[Saved data entries]
==================================================
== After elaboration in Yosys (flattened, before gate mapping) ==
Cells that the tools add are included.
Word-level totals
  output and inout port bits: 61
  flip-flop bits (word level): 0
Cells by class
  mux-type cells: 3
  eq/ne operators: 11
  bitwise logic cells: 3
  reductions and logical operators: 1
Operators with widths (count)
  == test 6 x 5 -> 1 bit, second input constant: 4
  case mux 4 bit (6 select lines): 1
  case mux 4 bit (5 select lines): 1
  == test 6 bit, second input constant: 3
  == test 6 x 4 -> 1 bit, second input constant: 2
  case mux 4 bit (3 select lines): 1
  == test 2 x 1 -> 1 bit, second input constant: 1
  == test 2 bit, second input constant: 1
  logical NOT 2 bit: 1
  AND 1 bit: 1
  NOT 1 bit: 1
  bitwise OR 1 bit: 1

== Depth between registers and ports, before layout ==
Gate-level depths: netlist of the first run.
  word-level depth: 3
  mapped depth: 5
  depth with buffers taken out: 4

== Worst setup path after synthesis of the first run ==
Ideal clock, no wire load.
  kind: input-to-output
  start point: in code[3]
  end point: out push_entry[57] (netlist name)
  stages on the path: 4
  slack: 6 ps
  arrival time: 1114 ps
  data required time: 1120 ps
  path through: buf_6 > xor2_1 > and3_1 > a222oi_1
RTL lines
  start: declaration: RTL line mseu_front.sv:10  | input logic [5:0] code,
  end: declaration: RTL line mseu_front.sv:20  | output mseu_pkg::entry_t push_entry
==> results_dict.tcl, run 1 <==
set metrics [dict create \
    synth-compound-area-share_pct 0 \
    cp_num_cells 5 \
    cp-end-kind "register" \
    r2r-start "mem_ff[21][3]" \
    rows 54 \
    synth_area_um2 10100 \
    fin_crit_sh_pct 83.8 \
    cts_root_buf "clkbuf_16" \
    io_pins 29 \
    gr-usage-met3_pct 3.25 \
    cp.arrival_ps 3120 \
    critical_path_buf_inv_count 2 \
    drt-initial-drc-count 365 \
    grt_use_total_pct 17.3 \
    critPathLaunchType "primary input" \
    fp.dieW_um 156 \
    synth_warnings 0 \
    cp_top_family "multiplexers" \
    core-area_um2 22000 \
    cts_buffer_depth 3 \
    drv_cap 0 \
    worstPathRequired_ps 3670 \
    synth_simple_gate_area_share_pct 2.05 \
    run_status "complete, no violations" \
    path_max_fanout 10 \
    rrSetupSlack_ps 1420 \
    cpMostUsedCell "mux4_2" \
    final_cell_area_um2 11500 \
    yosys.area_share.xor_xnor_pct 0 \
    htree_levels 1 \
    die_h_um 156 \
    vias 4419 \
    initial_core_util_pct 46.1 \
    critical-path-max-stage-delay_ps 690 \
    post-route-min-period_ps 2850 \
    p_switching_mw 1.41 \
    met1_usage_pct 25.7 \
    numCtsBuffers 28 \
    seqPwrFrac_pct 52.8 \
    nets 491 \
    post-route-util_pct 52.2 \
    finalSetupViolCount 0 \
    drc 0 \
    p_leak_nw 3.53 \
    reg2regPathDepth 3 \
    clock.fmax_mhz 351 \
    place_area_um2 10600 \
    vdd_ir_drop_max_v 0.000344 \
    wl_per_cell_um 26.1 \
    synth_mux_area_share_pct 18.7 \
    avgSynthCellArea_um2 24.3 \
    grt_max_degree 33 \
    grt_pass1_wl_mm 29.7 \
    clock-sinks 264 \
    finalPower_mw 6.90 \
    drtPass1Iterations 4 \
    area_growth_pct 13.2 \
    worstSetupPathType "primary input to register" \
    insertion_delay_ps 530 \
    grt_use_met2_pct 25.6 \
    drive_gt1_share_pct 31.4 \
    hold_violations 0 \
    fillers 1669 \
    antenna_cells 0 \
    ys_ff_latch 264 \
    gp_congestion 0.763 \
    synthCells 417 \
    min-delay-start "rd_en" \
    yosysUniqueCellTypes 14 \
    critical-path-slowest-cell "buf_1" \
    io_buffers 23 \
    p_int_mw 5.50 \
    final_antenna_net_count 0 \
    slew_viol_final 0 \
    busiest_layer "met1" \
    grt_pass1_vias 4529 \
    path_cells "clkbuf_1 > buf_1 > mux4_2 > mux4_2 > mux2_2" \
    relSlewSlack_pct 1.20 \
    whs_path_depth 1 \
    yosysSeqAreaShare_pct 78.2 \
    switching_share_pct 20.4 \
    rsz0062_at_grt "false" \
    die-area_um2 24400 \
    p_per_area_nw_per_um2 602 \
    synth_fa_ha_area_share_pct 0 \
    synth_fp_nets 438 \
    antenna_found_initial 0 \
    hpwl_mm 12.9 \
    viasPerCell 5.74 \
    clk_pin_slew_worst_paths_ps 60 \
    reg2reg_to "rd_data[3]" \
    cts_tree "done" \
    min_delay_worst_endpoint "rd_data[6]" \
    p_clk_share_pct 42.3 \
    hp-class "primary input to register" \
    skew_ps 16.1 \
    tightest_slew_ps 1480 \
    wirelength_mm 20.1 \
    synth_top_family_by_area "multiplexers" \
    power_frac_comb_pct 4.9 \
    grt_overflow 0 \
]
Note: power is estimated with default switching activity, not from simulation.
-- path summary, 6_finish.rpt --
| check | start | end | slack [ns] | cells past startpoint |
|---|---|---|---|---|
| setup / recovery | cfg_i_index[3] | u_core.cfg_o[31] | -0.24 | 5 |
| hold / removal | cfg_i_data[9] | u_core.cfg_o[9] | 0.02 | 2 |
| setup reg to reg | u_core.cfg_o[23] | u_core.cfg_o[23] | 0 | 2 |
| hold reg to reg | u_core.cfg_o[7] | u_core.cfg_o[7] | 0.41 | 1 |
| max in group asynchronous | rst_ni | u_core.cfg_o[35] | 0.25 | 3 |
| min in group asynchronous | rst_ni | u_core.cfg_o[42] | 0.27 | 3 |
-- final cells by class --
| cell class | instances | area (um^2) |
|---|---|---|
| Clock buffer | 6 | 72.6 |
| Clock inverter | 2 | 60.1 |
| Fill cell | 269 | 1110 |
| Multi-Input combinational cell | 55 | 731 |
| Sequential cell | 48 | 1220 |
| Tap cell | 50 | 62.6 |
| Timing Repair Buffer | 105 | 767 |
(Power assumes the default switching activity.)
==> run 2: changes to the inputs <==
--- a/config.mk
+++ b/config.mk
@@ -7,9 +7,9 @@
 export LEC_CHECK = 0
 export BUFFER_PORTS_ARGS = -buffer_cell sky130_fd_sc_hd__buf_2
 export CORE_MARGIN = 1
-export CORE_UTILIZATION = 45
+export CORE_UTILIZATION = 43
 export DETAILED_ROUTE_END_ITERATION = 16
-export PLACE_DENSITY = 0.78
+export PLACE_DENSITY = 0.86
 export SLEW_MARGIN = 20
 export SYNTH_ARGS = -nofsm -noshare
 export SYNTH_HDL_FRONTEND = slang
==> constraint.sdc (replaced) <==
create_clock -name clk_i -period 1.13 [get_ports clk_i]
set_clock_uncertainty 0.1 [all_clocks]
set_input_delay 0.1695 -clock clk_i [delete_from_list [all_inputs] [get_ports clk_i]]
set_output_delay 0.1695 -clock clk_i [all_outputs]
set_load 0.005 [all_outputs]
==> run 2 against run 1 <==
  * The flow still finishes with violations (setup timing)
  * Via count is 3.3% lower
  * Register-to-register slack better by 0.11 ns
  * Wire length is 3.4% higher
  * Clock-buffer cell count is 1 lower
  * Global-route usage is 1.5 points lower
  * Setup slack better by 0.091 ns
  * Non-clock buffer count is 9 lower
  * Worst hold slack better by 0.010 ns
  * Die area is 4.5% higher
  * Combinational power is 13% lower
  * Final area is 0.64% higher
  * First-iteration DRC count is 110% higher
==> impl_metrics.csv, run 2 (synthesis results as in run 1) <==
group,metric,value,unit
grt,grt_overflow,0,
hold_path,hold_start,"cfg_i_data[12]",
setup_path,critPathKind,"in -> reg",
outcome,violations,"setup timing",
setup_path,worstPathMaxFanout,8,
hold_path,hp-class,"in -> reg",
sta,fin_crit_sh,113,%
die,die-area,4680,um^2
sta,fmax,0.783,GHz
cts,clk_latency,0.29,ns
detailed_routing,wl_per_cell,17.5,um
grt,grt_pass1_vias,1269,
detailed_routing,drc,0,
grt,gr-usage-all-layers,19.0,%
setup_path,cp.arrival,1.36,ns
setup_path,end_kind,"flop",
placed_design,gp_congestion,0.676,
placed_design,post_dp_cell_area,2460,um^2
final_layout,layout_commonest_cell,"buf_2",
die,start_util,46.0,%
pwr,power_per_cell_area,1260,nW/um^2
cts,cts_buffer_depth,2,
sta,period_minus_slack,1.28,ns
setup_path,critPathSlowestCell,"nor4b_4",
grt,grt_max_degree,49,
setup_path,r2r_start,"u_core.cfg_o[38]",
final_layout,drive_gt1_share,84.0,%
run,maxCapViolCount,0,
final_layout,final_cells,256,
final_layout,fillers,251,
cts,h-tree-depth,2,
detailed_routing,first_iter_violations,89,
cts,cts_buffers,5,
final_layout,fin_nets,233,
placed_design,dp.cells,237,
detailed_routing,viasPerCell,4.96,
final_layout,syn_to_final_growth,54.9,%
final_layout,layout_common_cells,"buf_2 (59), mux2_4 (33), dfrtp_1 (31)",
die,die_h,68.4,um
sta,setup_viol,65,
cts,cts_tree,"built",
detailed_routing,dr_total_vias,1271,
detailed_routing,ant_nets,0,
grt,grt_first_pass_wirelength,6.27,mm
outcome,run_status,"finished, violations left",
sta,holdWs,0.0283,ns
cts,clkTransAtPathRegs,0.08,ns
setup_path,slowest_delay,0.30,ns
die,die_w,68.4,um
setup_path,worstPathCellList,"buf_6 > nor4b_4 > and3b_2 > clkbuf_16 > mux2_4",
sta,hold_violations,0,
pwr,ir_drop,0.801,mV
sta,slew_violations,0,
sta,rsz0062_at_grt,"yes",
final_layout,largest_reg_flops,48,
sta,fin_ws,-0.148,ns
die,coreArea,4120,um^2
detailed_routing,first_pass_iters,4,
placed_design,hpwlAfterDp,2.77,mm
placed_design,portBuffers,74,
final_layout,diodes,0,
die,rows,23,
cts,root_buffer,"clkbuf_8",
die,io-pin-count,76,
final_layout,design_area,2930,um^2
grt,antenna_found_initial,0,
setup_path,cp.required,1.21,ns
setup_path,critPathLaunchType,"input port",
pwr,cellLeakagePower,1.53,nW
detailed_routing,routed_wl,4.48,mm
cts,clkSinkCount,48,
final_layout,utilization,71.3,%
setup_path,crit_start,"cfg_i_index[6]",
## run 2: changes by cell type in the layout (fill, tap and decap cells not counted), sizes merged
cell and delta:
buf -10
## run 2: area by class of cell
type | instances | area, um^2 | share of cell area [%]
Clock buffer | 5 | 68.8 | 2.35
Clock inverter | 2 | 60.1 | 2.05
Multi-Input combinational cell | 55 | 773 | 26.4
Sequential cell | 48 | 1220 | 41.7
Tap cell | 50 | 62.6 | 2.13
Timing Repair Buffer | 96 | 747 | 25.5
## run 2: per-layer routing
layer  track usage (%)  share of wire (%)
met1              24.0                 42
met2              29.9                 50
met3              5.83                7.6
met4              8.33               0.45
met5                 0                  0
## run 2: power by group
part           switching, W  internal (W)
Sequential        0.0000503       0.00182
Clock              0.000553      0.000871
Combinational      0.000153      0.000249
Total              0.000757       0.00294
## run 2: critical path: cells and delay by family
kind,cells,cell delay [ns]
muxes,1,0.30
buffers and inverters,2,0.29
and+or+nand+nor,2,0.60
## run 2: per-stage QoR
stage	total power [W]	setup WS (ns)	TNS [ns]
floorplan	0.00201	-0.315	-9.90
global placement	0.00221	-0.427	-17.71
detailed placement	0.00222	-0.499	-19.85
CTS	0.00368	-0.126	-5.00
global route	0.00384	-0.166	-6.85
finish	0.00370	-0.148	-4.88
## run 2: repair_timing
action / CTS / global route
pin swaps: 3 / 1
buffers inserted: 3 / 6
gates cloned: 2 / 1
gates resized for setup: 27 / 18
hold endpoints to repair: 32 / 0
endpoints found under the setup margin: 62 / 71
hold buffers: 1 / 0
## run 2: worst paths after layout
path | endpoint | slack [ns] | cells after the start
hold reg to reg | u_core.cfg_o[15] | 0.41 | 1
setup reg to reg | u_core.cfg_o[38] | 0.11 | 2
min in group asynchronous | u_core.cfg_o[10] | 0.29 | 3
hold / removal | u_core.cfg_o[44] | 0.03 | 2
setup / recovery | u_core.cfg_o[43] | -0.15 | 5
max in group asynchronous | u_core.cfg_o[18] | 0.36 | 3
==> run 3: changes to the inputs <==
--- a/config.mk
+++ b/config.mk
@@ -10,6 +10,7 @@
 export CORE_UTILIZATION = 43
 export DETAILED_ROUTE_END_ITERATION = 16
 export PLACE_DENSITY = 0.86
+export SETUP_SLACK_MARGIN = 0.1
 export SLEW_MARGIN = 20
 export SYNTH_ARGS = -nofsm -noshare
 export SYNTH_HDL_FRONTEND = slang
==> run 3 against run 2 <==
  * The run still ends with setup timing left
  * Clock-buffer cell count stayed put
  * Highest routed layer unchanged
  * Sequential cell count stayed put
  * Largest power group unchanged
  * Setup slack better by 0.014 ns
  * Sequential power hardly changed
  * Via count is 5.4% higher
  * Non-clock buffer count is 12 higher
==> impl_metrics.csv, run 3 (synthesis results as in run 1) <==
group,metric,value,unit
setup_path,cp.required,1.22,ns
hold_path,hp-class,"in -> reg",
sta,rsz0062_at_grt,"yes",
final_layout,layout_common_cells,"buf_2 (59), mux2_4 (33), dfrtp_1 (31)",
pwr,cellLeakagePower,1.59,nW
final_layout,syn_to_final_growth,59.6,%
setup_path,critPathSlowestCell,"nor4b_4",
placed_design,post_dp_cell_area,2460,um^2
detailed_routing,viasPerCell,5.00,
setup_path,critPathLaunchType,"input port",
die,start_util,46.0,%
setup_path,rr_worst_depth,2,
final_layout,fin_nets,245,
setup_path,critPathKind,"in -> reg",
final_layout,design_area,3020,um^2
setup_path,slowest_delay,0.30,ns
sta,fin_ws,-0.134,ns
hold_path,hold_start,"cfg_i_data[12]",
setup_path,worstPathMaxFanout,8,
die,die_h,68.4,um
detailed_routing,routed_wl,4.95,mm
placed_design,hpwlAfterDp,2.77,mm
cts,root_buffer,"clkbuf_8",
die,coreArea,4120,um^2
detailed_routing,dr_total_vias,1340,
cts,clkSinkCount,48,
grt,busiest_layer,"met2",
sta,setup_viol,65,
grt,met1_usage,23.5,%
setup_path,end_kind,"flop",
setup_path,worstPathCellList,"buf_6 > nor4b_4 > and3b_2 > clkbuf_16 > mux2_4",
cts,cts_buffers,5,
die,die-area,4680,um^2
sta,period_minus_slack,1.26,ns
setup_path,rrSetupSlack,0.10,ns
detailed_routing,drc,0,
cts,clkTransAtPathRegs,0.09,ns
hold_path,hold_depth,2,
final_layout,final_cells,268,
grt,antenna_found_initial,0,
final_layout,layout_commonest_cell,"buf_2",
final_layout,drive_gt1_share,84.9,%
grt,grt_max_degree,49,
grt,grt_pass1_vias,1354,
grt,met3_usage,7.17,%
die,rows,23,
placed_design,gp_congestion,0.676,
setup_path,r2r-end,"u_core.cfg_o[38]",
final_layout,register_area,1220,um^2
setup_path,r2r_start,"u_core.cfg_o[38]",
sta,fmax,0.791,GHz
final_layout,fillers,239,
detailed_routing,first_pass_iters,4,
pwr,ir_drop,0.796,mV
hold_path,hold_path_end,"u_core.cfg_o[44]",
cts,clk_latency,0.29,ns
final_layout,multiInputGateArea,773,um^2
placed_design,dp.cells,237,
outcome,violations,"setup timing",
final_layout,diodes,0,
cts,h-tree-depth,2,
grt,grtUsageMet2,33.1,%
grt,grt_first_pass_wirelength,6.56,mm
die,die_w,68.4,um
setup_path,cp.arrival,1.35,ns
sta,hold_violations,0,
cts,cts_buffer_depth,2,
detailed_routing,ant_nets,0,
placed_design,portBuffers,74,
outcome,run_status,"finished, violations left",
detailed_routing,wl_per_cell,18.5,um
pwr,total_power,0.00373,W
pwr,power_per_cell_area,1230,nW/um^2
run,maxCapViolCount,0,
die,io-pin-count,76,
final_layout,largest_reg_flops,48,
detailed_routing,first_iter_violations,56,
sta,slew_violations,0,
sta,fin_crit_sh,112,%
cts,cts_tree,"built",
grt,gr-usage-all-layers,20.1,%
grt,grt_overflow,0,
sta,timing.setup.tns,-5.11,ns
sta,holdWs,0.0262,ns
==================================================
Required work.
Copy the lines above exactly. Start with the line containing "hold endpoints to repair: 32 / 0", end with the line containing "power hardly changed", and include both.

Solution.
hold endpoints to repair: 32 / 0
endpoints found under the setup margin: 62 / 71
hold buffers: 1 / 0
## run 2: worst paths after layout
path | endpoint | slack [ns] | cells after the start
hold reg to reg | u_core.cfg_o[15] | 0.41 | 1
setup reg to reg | u_core.cfg_o[38] | 0.11 | 2
min in group asynchronous | u_core.cfg_o[10] | 0.29 | 3
hold / removal | u_core.cfg_o[44] | 0.03 | 2
setup / recovery | u_core.cfg_o[43] | -0.15 | 5
max in group asynchronous | u_core.cfg_o[18] | 0.36 | 3
==> run 3: changes to the inputs <==
--- a/config.mk
+++ b/config.mk
@@ -10,6 +10,7 @@
 export CORE_UTILIZATION = 43
 export DETAILED_ROUTE_END_ITERATION = 16
 export PLACE_DENSITY = 0.86
+export SETUP_SLACK_MARGIN = 0.1
 export SLEW_MARGIN = 20
 export SYNTH_ARGS = -nofsm -noshare
 export SYNTH_HDL_FRONTEND = slang
==> run 3 against run 2 <==
  * The run still ends with setup timing left
  * Clock-buffer cell count stayed put
  * Highest routed layer unchanged
  * Sequential cell count stayed put
  * Largest power group unchanged
  * Setup slack better by 0.014 ns
  * Sequential power hardly changed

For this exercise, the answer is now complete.